### Try it
List all the lines in these records that hold "sequential".

Collected data
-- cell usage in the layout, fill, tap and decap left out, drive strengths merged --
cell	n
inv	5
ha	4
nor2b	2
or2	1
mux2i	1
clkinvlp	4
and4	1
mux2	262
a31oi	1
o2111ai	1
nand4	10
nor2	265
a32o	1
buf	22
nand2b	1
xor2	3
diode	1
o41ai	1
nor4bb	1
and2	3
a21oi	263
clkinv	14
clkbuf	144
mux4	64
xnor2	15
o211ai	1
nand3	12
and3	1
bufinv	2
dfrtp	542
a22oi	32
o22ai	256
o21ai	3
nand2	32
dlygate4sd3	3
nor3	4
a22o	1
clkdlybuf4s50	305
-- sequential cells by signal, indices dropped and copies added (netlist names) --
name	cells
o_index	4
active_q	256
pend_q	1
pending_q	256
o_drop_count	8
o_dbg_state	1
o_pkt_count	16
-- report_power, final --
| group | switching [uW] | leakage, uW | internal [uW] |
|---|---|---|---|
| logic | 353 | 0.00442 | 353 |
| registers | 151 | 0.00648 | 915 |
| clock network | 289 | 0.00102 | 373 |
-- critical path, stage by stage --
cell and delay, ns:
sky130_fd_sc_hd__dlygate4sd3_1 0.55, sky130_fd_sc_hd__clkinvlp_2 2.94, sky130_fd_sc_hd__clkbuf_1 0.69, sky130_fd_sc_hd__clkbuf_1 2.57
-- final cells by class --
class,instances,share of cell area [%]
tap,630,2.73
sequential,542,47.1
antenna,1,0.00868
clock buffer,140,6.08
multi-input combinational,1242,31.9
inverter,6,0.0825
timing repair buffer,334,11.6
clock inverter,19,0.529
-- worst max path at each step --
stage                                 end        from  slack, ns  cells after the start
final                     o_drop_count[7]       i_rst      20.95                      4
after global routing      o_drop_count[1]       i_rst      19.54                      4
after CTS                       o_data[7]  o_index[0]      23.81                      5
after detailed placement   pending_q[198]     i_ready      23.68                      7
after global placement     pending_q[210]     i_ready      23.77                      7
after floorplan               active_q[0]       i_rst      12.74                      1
## src/rtl/udp_tx_header_serializer.sv

```systemverilog
// udp_tx_header_serializer
//
// Purpose: takes one UDP header descriptor and a byte-wide payload stream and
// emits a complete Ethernet/IPv4/UDP frame on a byte-wide AXI-Stream. The
// frame is 42 header bytes followed by the payload. The block fills in the
// fixed fields (eth_type 0x0800, version 4, IHL 5, protocol 17) and the IPv4
// total length (UDP length + 20, wrapping at 16 bits). It can also compute the
// IPv4 header checksum.
//
// Build option: define UDP_TX_HDR_IP_CSUM_EN to compute the IPv4 header
// checksum. This costs 10 extra cycles between accept and byte 0, and the
// ip_header_checksum input is then ignored. When the macro is undefined, bytes
// 24-25 carry the captured ip_header_checksum as given, and byte 0 follows
// accept by one cycle.
//
// Ports:
//   clk, sreset_n        : clock, synchronous active-low reset
//   hdr_valid/hdr_ready  : descriptor handshake (hdr_ready is registered)
//   eth_*, ip_*, source_port, dest_port, length, checksum : descriptor fields
//   s_axis_*             : payload input (8-bit)
//   m_axis_*             : frame output (8-bit)
module udp_tx_header_serializer (
  input  logic        clk,
  input  logic        sreset_n,
  input  logic        hdr_valid,
  output logic        hdr_ready,
  input  logic [47:0] eth_dest_mac,
  input  logic [47:0] eth_src_mac,
  input  logic [5:0]  ip_dscp,
  input  logic [1:0]  ip_ecn,
  input  logic [15:0] ip_identification,
  input  logic [2:0]  ip_flags,
  input  logic [12:0] ip_fragment_offset,
  input  logic [7:0]  ip_ttl,
  input  logic [15:0] ip_header_checksum,
  input  logic [31:0] ip_source_ip,
  input  logic [31:0] ip_dest_ip,
  input  logic [15:0] source_port,
  input  logic [15:0] dest_port,
  input  logic [15:0] length,
  input  logic [15:0] checksum,
  input  logic [7:0]  s_axis_tdata,
  input  logic        s_axis_tvalid,
  output logic        s_axis_tready,
  input  logic        s_axis_tlast,
  output logic [7:0]  m_axis_tdata,
  output logic        m_axis_tvalid,
  input  logic        m_axis_tready,
  output logic        m_axis_tlast
);

  localparam logic [1:0] ST_IDLE    = 2'd0;
  localparam logic [1:0] ST_CSUM    = 2'd1;
  localparam logic [1:0] ST_HDR     = 2'd2;
  localparam logic [1:0] ST_PAYLOAD = 2'd3;

  typedef struct packed {
    logic [47:0] dest_mac;
    logic [47:0] src_mac;
    logic [5:0]  dscp;
    logic [1:0]  ecn;
    logic [15:0] ident;
    logic [2:0]  flags;
    logic [12:0] frag;
    logic [7:0]  ttl;
    logic [31:0] src_ip;
    logic [31:0] dst_ip;
    logic [15:0] src_port;
    logic [15:0] dst_port;
    logic [15:0] udp_len;
    logic [15:0] udp_csum;
  } desc_t;

  logic [1:0]  state_q, state_d;
  logic [5:0]  cnt_q, cnt_d;      // CSUM word index, then header byte index
  logic [19:0] acc_q, acc_d;
  logic [15:0] csum_q, csum_d;
  logic        hdr_ready_q;
  desc_t       desc_q, desc_d, desc_in;

  logic [15:0]  total_len;
  logic         short_frame;
  logic [15:0]  csum_word;
  logic [19:0]  acc_sum;
  logic [19:0]  fold1;
  logic [15:0]  fold2;
  logic [335:0] hdr_vec;
  logic [7:0]   hdr_bytes [0:41];

`ifdef UDP_TX_HDR_IP_CSUM_EN
  logic unused_hdr_csum_in;
  assign unused_hdr_csum_in = ^ip_header_checksum;
`endif

  assign desc_in = '{
    dest_mac: eth_dest_mac, src_mac: eth_src_mac, dscp: ip_dscp, ecn: ip_ecn,
    ident: ip_identification, flags: ip_flags, frag: ip_fragment_offset,
    ttl: ip_ttl, src_ip: ip_source_ip, dst_ip: ip_dest_ip,
    src_port: source_port, dst_port: dest_port, udp_len: length,
    udp_csum: checksum
  };

  assign total_len   = desc_q.udp_len + 16'd20;
  // A UDP length of 8 or less means a header-only frame: tlast on byte 41.
  assign short_frame = (desc_q.udp_len <= 16'd8);
  assign hdr_ready   = hdr_ready_q;

  // Whole header as one MSB-first vector; byte n sits at bits (41-n)*8.
  assign hdr_vec = {desc_q.dest_mac, desc_q.src_mac, 16'h0800, 8'h45,
                    desc_q.dscp, desc_q.ecn, total_len, desc_q.ident,
                    desc_q.flags, desc_q.frag, desc_q.ttl, 8'd17, csum_q,
                    desc_q.src_ip, desc_q.dst_ip, desc_q.src_port,
                    desc_q.dst_port, desc_q.udp_len, desc_q.udp_csum};

  generate
    for (genvar gi = 0; gi < 42; gi++) begin : g_hdr_byte
      assign hdr_bytes[gi] = hdr_vec[(41-gi)*8 +: 8];
    end
  endgenerate

  // IPv4 header words, one per CSUM cycle; the checksum word itself is 0.
  always_comb begin
    csum_word = 16'h0000;
    case (cnt_q[3:0])
      4'd0:    csum_word = {8'h45, desc_q.dscp, desc_q.ecn};
      4'd1:    csum_word = total_len;
      4'd2:    csum_word = desc_q.ident;
      4'd3:    csum_word = {desc_q.flags, desc_q.frag};
      4'd4:    csum_word = {desc_q.ttl, 8'd17};
      4'd6:    csum_word = desc_q.src_ip[31:16];
      4'd7:    csum_word = desc_q.src_ip[15:0];
      4'd8:    csum_word = desc_q.dst_ip[31:16];
      4'd9:    csum_word = desc_q.dst_ip[15:0];
      default: csum_word = 16'h0000;
    endcase
  end

  // Ten 16-bit words fit in 20 bits. Two folds absorb every carry.
  assign acc_sum = acc_q + {4'h0, csum_word};
  assign fold1   = {4'h0, acc_sum[15:0]} + {16'h0000, acc_sum[19:16]};
  assign fold2   = fold1[15:0] + {12'h000, fold1[19:16]};

  always_comb begin
    state_d       = state_q;
    cnt_d         = cnt_q;
    acc_d         = acc_q;
    csum_d        = csum_q;
    desc_d        = desc_q;
    m_axis_tvalid = 1'b0;
    m_axis_tdata  = 8'h00;
    m_axis_tlast  = 1'b0;
    s_axis_tready = 1'b0;
    case (state_q)
      ST_IDLE: begin
        if (hdr_valid && hdr_ready_q) begin
          desc_d = desc_in;
          cnt_d  = 6'd0;
          acc_d  = 20'h00000;
`ifdef UDP_TX_HDR_IP_CSUM_EN
          state_d = ST_CSUM;
`else
          csum_d  = ip_header_checksum;
          state_d = ST_HDR;
`endif
        end
      end
      ST_CSUM: begin
        acc_d = acc_sum;
        if (cnt_q == 6'd9) begin
          cnt_d   = 6'd0;
          csum_d  = ~fold2;
          state_d = ST_HDR;
        end else begin
          cnt_d = cnt_q + 6'd1;
        end
      end
      ST_HDR: begin
        m_axis_tvalid = 1'b1;
        m_axis_tdata  = hdr_bytes[cnt_q];
        m_axis_tlast  = short_frame && (cnt_q == 6'd41);
        if (m_axis_tready) begin
          if (cnt_q == 6'd41) begin
            cnt_d   = 6'd0;
            state_d = short_frame ? ST_IDLE : ST_PAYLOAD;
          end else begin
            cnt_d = cnt_q + 6'd1;
          end
        end
      end
      ST_PAYLOAD: begin
        m_axis_tvalid = s_axis_tvalid;
        m_axis_tdata  = s_axis_tdata;
        m_axis_tlast  = s_axis_tlast;
        s_axis_tready = m_axis_tready;
        if (s_axis_tvalid && m_axis_tready && s_axis_tlast) begin
          state_d = ST_IDLE;
        end
      end
      default: state_d = ST_IDLE;
    endcase
  end

  always_ff @(posedge clk) begin
    if (!sreset_n) begin
      state_q     <= ST_IDLE;
      cnt_q       <= 6'd0;
      acc_q       <= 20'h00000;
      csum_q      <= 16'h0000;
      hdr_ready_q <= 1'b0;
    end else begin
      state_q     <= state_d;
      cnt_q       <= cnt_d;
      acc_q       <= acc_d;
      csum_q      <= csum_d;
      hdr_ready_q <= (state_d == ST_IDLE);
    end
  end

  // Descriptor copy only changes on accept and needs no reset.
  always_ff @(posedge clk) begin
    desc_q <= desc_d;
  end

endmodule

```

### Exercise answer
-- sequential cells by signal, indices dropped and copies added (netlist names) --
sequential,542,47.1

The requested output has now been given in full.